- TASK PROMPT
Without leaving out a single line, restate the entries below exactly.
==============================
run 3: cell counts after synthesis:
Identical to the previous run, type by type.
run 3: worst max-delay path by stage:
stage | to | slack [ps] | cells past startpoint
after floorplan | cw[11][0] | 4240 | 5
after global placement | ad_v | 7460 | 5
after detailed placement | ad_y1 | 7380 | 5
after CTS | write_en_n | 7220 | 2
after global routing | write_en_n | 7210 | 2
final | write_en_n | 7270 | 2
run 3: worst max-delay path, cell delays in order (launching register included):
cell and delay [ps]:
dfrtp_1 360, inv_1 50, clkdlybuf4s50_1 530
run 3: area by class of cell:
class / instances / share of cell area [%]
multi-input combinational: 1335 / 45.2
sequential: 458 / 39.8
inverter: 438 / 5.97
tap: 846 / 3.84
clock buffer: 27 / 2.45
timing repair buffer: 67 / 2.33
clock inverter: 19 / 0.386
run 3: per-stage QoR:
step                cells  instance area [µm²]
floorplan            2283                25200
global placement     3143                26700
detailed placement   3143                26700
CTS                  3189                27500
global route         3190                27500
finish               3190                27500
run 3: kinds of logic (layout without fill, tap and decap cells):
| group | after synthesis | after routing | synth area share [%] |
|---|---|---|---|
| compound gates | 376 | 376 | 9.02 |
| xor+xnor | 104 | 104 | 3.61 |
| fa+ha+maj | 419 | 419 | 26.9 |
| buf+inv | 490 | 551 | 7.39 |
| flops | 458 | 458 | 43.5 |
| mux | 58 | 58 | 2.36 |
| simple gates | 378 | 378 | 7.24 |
This design comes from an exercise in tuning for small area, a short achievable clock period and few clock cycles per item on the open sky130 flow, not from production work. The RTL was checked by simulation tests, not by an equivalence proof against the original design.

Setup of job 9857:
// block_quantizer
module block_quantizer (
	input  logic        clk,
	input  logic        arst_n,
	input  logic [95:0] in_row,
	input  logic        in_valid,
	output logic        in_ready,
	output logic [96:0] out_beat,
	output logic        out_valid,
	input  logic        out_ready
);
export LEC_CHECK = 0
export CAP_MARGIN = 20
export CORE_MARGIN = 2
export CORE_UTILIZATION = 70
export SLEW_MARGIN = 20
export SETUP_SLACK_MARGIN = 17.8
create_clock -name core_clock -period 24.0 [get_ports {clk}]
standard.sh (not shown) runs the stock make flow with config.mk's settings and CLKGATE_MAP_FILE= SYNTH_SCRIPT=/design/flow/synth_recipe.tcl, a recipe that flattens the netlist after the stock synthesis.
==> flow/flow/run.sh <==
#!/bin/bash
# The standard layout (standard synthesis included), with two changes:
#  - after synthesis, flow/polarity.py removes inverters around full adders
#    (full adders are self-dual, so inverting all three inputs inverts both
#    outputs); flip-flops and the function are unchanged;
#  - ORFS's repair_timing is asked to leave extra setup slack, so that the
#    achieved period shrinks. The SDC is the standard flow's.
set -e
cd "$(dirname "$0")/.."
W=$PWD
R=$W/orfs/results/sky130hd/block_quantizer/base
echo "export SETUP_SLACK_MARGIN = 17.8" >> config.mk
bash standard.sh $R/1_2_yosys.v > synth.log 2>&1
cp $R/1_2_yosys.v $W/1_2_yosys.standard.v
python3 flow/polarity.py $W/1_2_yosys.standard.v $R/1_2_yosys.v > polarity.log 2>&1
bash standard.sh > standard.log 2>&1
Other scripts of this flow, unchanged in this note and not shown: flow/flow/polarity.py
Testbench counts of job 9857, summed over its fixed seeds: cycles 8,208, rows 8,192.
==============================
- YOUR RESPONSE
run 3: cell counts after synthesis:
Identical to the previous run, type by type.
run 3: worst max-delay path by stage:
stage | to | slack [ps] | cells past startpoint
after floorplan | cw[11][0] | 4240 | 5
after global placement | ad_v | 7460 | 5
after detailed placement | ad_y1 | 7380 | 5
after CTS | write_en_n | 7220 | 2
after global routing | write_en_n | 7210 | 2
final | write_en_n | 7270 | 2
run 3: worst max-delay path, cell delays in order (launching register included):
cell and delay [ps]:
dfrtp_1 360, inv_1 50, clkdlybuf4s50_1 530
run 3: area by class of cell:
class / instances / share of cell area [%]
multi-input combinational: 1335 / 45.2
sequential: 458 / 39.8
inverter: 438 / 5.97
tap: 846 / 3.84
clock buffer: 27 / 2.45
timing repair buffer: 67 / 2.33
clock inverter: 19 / 0.386
run 3: per-stage QoR:
step                cells  instance area [µm²]
floorplan            2283                25200
global placement     3143                26700
detailed placement   3143                26700
CTS                  3189                27500
global route         3190                27500
finish               3190                27500
run 3: kinds of logic (layout without fill, tap and decap cells):
| group | after synthesis | after routing | synth area share [%] |
|---|---|---|---|
| compound gates | 376 | 376 | 9.02 |
| xor+xnor | 104 | 104 | 3.61 |
| fa+ha+maj | 419 | 419 | 26.9 |
| buf+inv | 490 | 551 | 7.39 |
| flops | 458 | 458 | 43.5 |
| mux | 58 | 58 | 2.36 |
| simple gates | 378 | 378 | 7.24 |
This design comes from an exercise in tuning for small area, a short achievable clock period and few clock cycles per item on the open sky130 flow, not from production work. The RTL was checked by simulation tests, not by an equivalence proof against the original design.

Setup of job 9857:
// block_quantizer
module block_quantizer (
	input  logic        clk,
	input  logic        arst_n,
	input  logic [95:0] in_row,
	input  logic        in_valid,
	output logic        in_ready,
	output logic [96:0] out_beat,
	output logic        out_valid,
	input  logic        out_ready
);
export LEC_CHECK = 0
export CAP_MARGIN = 20
export CORE_MARGIN = 2
export CORE_UTILIZATION = 70
export SLEW_MARGIN = 20
export SETUP_SLACK_MARGIN = 17.8
create_clock -name core_clock -period 24.0 [get_ports {clk}]
standard.sh (not shown) runs the stock make flow with config.mk's settings and CLKGATE_MAP_FILE= SYNTH_SCRIPT=/design/flow/synth_recipe.tcl, a recipe that flattens the netlist after the stock synthesis.
==> flow/flow/run.sh <==
#!/bin/bash
# The standard layout (standard synthesis included), with two changes:
#  - after synthesis, flow/polarity.py removes inverters around full adders
#    (full adders are self-dual, so inverting all three inputs inverts both
#    outputs); flip-flops and the function are unchanged;
#  - ORFS's repair_timing is asked to leave extra setup slack, so that the
#    achieved period shrinks. The SDC is the standard flow's.
set -e
cd "$(dirname "$0")/.."
W=$PWD
R=$W/orfs/results/sky130hd/block_quantizer/base
echo "export SETUP_SLACK_MARGIN = 17.8" >> config.mk
bash standard.sh $R/1_2_yosys.v > synth.log 2>&1
cp $R/1_2_yosys.v $W/1_2_yosys.standard.v
python3 flow/polarity.py $W/1_2_yosys.standard.v $R/1_2_yosys.v > polarity.log 2>&1
bash standard.sh > standard.log 2>&1
Other scripts of this flow, unchanged in this note and not shown: flow/flow/polarity.py
Testbench counts of job 9857, summed over its fixed seeds: cycles 8,208, rows 8,192.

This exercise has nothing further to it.